Inference-Time Scaling for Complex Tasks: Where We Stand and What Lies Ahead

Vidhisha Balachandran ,

Jingya Chen ,

Lingjiao Chen ,

Shivam Garg ,

Neel Joshi ,

Yash Lara ,

Yue Wu ,

摘要 Abstract

推理时间扩展能够提升大型语言模型（LLMs）在需要逐步解决问题的复杂问题上的推理能力。尽管延长生成的草稿纸对于数学任务已被证明是有效的，但这种方法对其他任务的广泛影响仍不明确。本研究调查了九种最先进的模型和八个具有挑战性的任务（包括数学和STEM推理、日历规划、NP难问题、导航和空间推理）中扩展方法的优点和局限性。我们通过涉及重复模型调用的评估协议比较了传统模型（如GPT-4o）与经过推理时间扩展微调的模型（如o1），这些调用可以独立进行或按顺序带反馈进行。这些评估大致确定了每个模型的性能下限、上限以及未来性能改进的潜力，无论这种改进是通过增强训练还是多模型推理系统实现的。我们的大量实证分析表明，推理时间扩展的优势在不同任务之间存在差异，并且随着问题复杂性的增加而减弱。此外，在这些具有挑战性的场景中，简单地使用更多标记并不一定能够提高准确性。从多个独立运行的传统模型（使用完美验证器）的结果来看，对于某些任务，这些模型可以达到接近当今最先进的推理模型平均性能的表现。然而，对于其他任务，即使在非常高的扩展范围内仍然存在显著的性能差距。令人鼓舞的是，所有模型在使用完美验证器或强反馈进一步扩展推理时都表现出显著的提升，这表明未来有巨大的改进潜力。

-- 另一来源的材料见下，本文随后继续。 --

From an optimization exercise on the open Yosys and OpenROAD flow, aimed at small area; shortcuts taken in it are not production practice. In this exercise RTL edits were held to simulation tests only and were not proved equivalent to the original. Power figures rest on the tool's default switching activity, not on a simulated workload.

<file path="flow/design.v">
module aqtc_fcmp (
    input  wire [30:0] b,
    input  wire [30:0] a,
    input  wire        t2,
    input  wire        t3,
    output wire        gt
);
    wire [7:0]  ea = a[30:23];
    wire [7:0]  eb = b[30:23];
    wire        an = |ea;
    wire        bn = |eb;
    wire [23:0] ma = {an, a[22:0]};
    wire [23:0] mb = {bn, b[22:0]};
    wire [9:0] x = {2'b0, ea[7:1], ea[0] | ~an};
    wire [9:0] y = ~{2'b0, eb[7:1], eb[0] | ~bn};
    reg  [9:0] d; reg c; integer i;
    always @(*) begin
        c = 1'b1;
        for (i = 0; i < 10; i = i + 1) begin
            d[i] = x[i] ^ y[i] ^ c;
            c = (x[i] & y[i]) | (c & (x[i] ^ y[i]));
        end
    end
    reg [9:0] j; reg c2; reg [9:0] z;
    always @(*) begin
        z = {7'd0, 1'b1, 1'b0, t3};
        c2 = 1'b0;
        for (i = 0; i < 10; i = i + 1) begin
            j[i] = d[i] ^ z[i] ^ c2;
            c2 = (d[i] & z[i]) | (c2 & (d[i] ^ z[i]));
        end
    end
    wire        jneg = j[9];
    wire        jbig = ~j[9] & ((|j[8:3]) | (j[2] & j[1]));
    reg [25:0] mb3; reg c3;
    wire [25:0] p = {2'b0, mb}, q = {1'b0, mb, 1'b0};
    always @(*) begin
        c3 = mb[23];
        for (i = 0; i < 26; i = i + 1) begin
            mb3[i] = p[i] ^ q[i] ^ c3;
            c3 = (p[i] & q[i]) | (c3 & (p[i] ^ q[i]));
        end
    end
    wire [27:0] lh  = t2 ? {mb3, mb[22:21]} : {mb, 2'b00, mb[23:22]};
    wire        sticky = t2 ? |mb[20:0] : |mb[21:0];
    reg [27:0] r5; reg c4;
    wire [27:0] u = {3'b0, ma, 1'b1}, v = {1'b0, ma, 1'b1, 2'b0};
    always @(*) begin
        c4 = 1'b0;
        for (i = 0; i < 28; i = i + 1) begin
            r5[i] = u[i] ^ v[i] ^ c4;
            c4 = (u[i] & v[i]) | (c4 & (u[i] ^ v[i]));
        end
    end
    wire [32:0] r5s = {5'd0, r5} << j[2:0];
    wire        big = |r5s[32:28];
    wire tie = sticky | a[0];
    reg g;
    always @(*) begin
        g = tie;
        for (i = 0; i < 28; i = i + 1)
            g = r5s[i] ? (lh[i] & g) : (lh[i] | g);
    end
    assign gt = ~(&ea) & ((&eb) | jneg | (~jbig & ~big & g));
endmodule
module aqtc_td (
    input  wire        clk,
    input  wire        rst,
    input  wire        in_valid,
    input  wire [31:0] in_sample,
    output reg         out_valid,
    output reg         out_nan,
    output wire [8:0]  out_nanidx,
    output wire        out_res,
    output wire [2:0]  out_code,
    output wire [2:0]  out_idx
);
    localparam [30:0] TD_FLOOR = 31'h3B480000;    
    function gt31;    
        input [30:0] x, y;
        integer n;
        begin
            gt31 = 1'b0;
            for (n = 0; n < 31; n = n + 1)
                gt31 = y[n] ? (x[n] & gt31) : (x[n] | gt31);
        end
    endfunction
    reg  [8:0]  r;         
    reg  [30:0] E, P, Q, H;
    reg         post, t1, hi0, hi1;
    reg  [2:0]  best;
    reg         z0, z1;
    wire [30:0] mag   = in_sample[30:0];
    wire [8:0]  rn    = r + 9'd1;            
    wire        first = (r[5:0] == 6'd63);
    wire        bnd   = in_valid & (r[5:0] == 6'd62);
    wire        s_gt  = gt31(mag, E);
    wire        e_ge_fl = ~gt31(TD_FLOOR, E);
    wire        e_ld  = in_valid & (first | s_gt);
    wire [30:0] En    = (mag & {31{e_ld}}) | (E & {31{~e_ld}});
    wire [2:0]  seg   = r[8:6];                   
    wire [2:0]  ps    = first ? r[8:6] : r[8:6] - 3'd1;
    wire        is_nan  = (mag[30:23] == 8'hFF) & (|mag[22:0]);
    wire        at2     = (rn == 9'd2);
    wire        nan_cap = in_valid & (at2 ? (z0 | z1 | is_nan) :
                         ((rn[8:2] != 7'd0 || rn[1:0] == 2'd3) && is_nan && !out_nan));
    wire [8:0]  nan_j   = at2 ? {7'd0, ~z0 & ~z1, ~z0 & z1} : rn;
    wire [30:0] Pn = (E & {31{post}}) | (P & {31{~post}});
    wire [30:0] cb = bnd ? En : Pn;
    wire [30:0] ca = bnd ? P : (t1 ? H : Q);
    wire        cgt;
    aqtc_fcmp u_cmp (.b(cb), .a(ca), .t2(post), .t3(bnd), .gt(cgt));
    wire        p_gt_a = gt31(P, ca);
    wire        t1c   = t1 & ps[2];
    wire        act   = (r[8] & (bnd | post)) | t1c;
    wire [2:0]  cur   = bnd ? seg : (post ? (r[7] ? 3'd3 : 3'd2) : 3'd1);
    wire        take  = act & cgt & ((best == 3'd0) | (cur < best));
    always @(posedge clk) begin
        E <= En;
        P <= Pn;
        if (nan_cap)
            H[8:0] <= nan_j;
        else if (t1 && !ps[2] && !out_nan && (ps == 3'd0 || p_gt_a))
            H <= P;
        if ((post && (seg == 3'd3 || seg == 3'd5)) ||
            (!t1 && (ps == 3'd3 || ps == 3'd5) && p_gt_a))
            Q <= P;
        if (post && seg == 3'd3)
            best <= 3'd0;
        else if (take)
            best <= cur;
        if (post && !r[8])
            hi0 <= (seg != 3'd0 && hi0) | e_ge_fl;
        if (post && r[8])
            hi1 <= (seg != 3'd4 && hi1) | e_ge_fl;
    end
    always @(posedge clk) begin
        if (rst) begin
            r         <= 9'h1FF;
            post      <= 1'b0;
            t1        <= 1'b0;
            out_valid <= 1'b0;
        end else begin
            if (in_valid)
                r <= rn;
            post      <= bnd;
            t1        <= post;
            out_valid <= t1 & (ps == 3'd7);
        end
    end
    always @(posedge clk) begin
        if (in_valid) begin
            if (rn == 9'd0)
                z0 <= is_nan;
            if (rn == 9'd1)
                z1 <= is_nan;
            if (at2)
                out_nan <= z0 | z1 | is_nan;
            else if (nan_cap)
                out_nan <= 1'b1;
        end
    end
    assign out_nanidx = out_nan ? H[8:0] : 9'd0;
    wire       silent   = ~hi0 | ~hi1;
    assign out_res  = ~out_nan & ~silent & (best != 3'd0);
    assign out_code = out_nan ? 3'd0 : silent ? 3'd4 :
                      (best == 3'd0) ? 3'd0 : (best == 3'd1) ? 3'd1 :
                      (best[2:1] == 2'b01) ? 3'd2 : 3'd3;
    assign out_idx  = (out_nan | silent) ? 3'd0 : best;
endmodule
</file>
Background: an optimization exercise with open tools, aiming at small area. Do not read the settings as production practice.
At most, simulation tests tie the RTL to the original design; equivalence was not proved.
The flow treats the clock pin as an ideal source, which a real chip does not have.

## voice_synth
module voice_synth (
    input  wire        clk,
    input  wire        rst,
    input  wire [15:0] cfg_divisor,
    input  wire [3:0]  cfg_kind,
    input  wire [47:0] cfg_period,
    input  wire        tx_ready,
    output reg  [7:0]  tx_data,
    output reg         tx_accept
);
==> module voice_synth, before the edit <==
module voice_synth (
    input  wire        clk,
    input  wire        rst,
    input  wire [15:0] cfg_divisor,
    input  wire [3:0]  cfg_kind,
    input  wire [47:0] cfg_period,
    input  wire        tx_ready,
    output reg  [7:0]  tx_data,
    output reg         tx_accept
);
    localparam [1:0] P_COMPUTE = 2'd0, P_SENDACK = 2'd1, P_IDLE = 2'd2;
    reg [1:0] ph;
    reg [1:0] k;
    reg [15:0] w;
    reg        z;
    reg [11:0] c0, c1, c2, c3;
    reg [1:0]  pos;
    reg [1:0]  step;
    reg        fresh;
    reg [17:0] acc;
    wire xfer = (ph == P_SENDACK) && tx_ready;
    wire run  = xfer || (step != 2'd0);
    wire [11:0] nphase;
    wire [16:0] addend;
    synth_osc unit (
        .kind       (cfg_kind[pos]),
        .period     (cfg_period[pos*12 +: 12]),
        .u          (c0[11]),
        .z          (c0[10:0]),
        .next_u     (nphase[11]),
        .next_z     (nphase[10:0]),
        .addend     (addend)
    );
    wire [2:0]  ntri = cfg_kind[0] + cfg_kind[1] + cfg_kind[2] + cfg_kind[3];
    wire [17:0] base = xfer ? -{15'd0, ntri} : acc;
    always @(posedge clk) begin
        c0 <= c1; c1 <= c2; c2 <= c3;
        c3 <= run ? nphase : (fresh ? 12'd0 : c0);
        pos <= pos + 1'b1;
        if (rst) begin
            ph        <= P_COMPUTE;
            k         <= 2'd0;
            tx_accept <= 1'b0;
            tx_data   <= 8'd0;
            w         <= cfg_divisor;
            z         <= 1'b1;
            step      <= 2'd0;
            fresh     <= 1'b1;
            c3        <= 12'd0;
            pos       <= 2'd0;
            acc[17:10] <= (ntri == 3'd0) ? 8'd0   :
                          (ntri == 3'd1) ? 8'd63  :
                          (ntri == 3'd2) ? 8'd127 :
                          (ntri == 3'd3) ? 8'd191 : 8'd255;
        end else begin
            z <= (w == 16'd1);
            w <= (w == 16'd1) ? cfg_divisor : w - 1'b1;
            case (ph)
                P_COMPUTE: begin
                    if (k == 2'd2) begin
                        ph <= P_SENDACK;
                        k  <= 2'd0;
                    end else
                        k <= k + 1'b1;
                end
                P_SENDACK: begin
                    if (tx_ready) begin
                        ph        <= P_IDLE;
                        tx_accept <= 1'b1;
                        tx_data   <= acc[17:10];
                    end else
                        k <= 2'd1;
                end
                default: begin
                    tx_accept <= 1'b0;
                    if (z)
                        ph <= P_COMPUTE;
                    else if (k != 2'd2)
                        k <= k + 1'b1;
                end
            endcase
            if (run) begin
                fresh <= 1'b0;
                step  <= step + 1'b1;
                acc   <= base + addend;
            end
        end
    end
endmodule
export LEC_CHECK = 0
export CAP_MARGIN = 0
export CORE_MARGIN = 2
export CORE_UTILIZATION = 50
export SLEW_MARGIN = 0
create_clock -name core_clock -period 90.0 [get_ports {clk}]
run.sh (not shown) runs the stock make flow with config.mk's settings and CLKGATE_MAP_FILE= SYNTH_SCRIPT=/design/flow/synth_recipe.tcl, a recipe that flattens the netlist after the stock synthesis.
Then changed:
--- a/flow/design.v
+++ b/flow/design.v
@@ -58,7 +58,9 @@
     reg [11:0] c0, c1, c2, c3;
     reg [1:0]  pos;
+    reg [11:0] per;      
     reg [1:0]  step;
     reg        fresh;
     reg [17:0] acc;
+    wire [1:0] pos_next = pos + 1'b1;
     wire xfer = (ph == P_SENDACK) && tx_ready;
     wire run  = xfer || (step != 2'd0);
@@ -67,5 +69,5 @@
     synth_osc unit (
         .kind       (cfg_kind[pos]),
-        .period     (cfg_period[pos*12 +: 12]),
+        .period     (per),
         .u          (c0[11]),
         .z          (c0[10:0]),
@@ -80,4 +82,5 @@
         c3 <= run ? nphase : (fresh ? 12'd0 : c0);
         pos <= pos + 1'b1;
+        per <= cfg_period[pos_next*12 +: 12];
         if (rst) begin
             ph        <= P_COMPUTE;
=> Non-clock buffer count drops by 54. Worst setup slack improves by 14000 ps. Design area shrinks by 2.8%. Synthesized cell count went down by 0.67%. Global-route usage came out lower by 0.69 points. Worst hold slack degrades by 7.9 ps. Die area came out higher by 1.1%. Fmax goes up by 19%.
No run of this note included a check of the RTL's function; only the layout flow was run.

Inference-time scaling can enhance the reasoning capabilities of large language models (LLMs) on complex problems that benefit from step-by-step problem solving. Although lengthening generated scratchpads has proven effective for mathematical tasks, the broader impact of this approach on other tasks remains less clear. In this work, we investigate the benefits and limitations of scaling methods across nine state-of-the-art models and eight challenging tasks, including math and STEM reasoning, calendar planning, NP-hard problems, navigation, and spatial reasoning. We compare conventional models (e.g., GPT-4o) with models fine-tuned for inference-time scaling (e.g., o1) through evaluation protocols that involve repeated model calls, either independently or sequentially with feedback. These evaluations approximate lower and upper performance bounds and potential for future performance improvements for each model, whether through enhanced training or multi-model inference systems. Our extensive empirical analysis reveals that the advantages of inference-time scaling vary across tasks and diminish as problem complexity increases. In addition, simply using more tokens does not necessarily translate to higher accuracy in these challenging regimes. Results from multiple independent runs with conventional models using perfect verifiers show that, for some tasks, these models can achieve performance close to the average performance of today's most advanced reasoning models. However, for other tasks, a significant performance gap remains, even in very high scaling regimes. Encouragingly, all models demonstrate significant gains when inference is further scaled with perfect verifiers or strong feedback, suggesting ample potential for future improvements.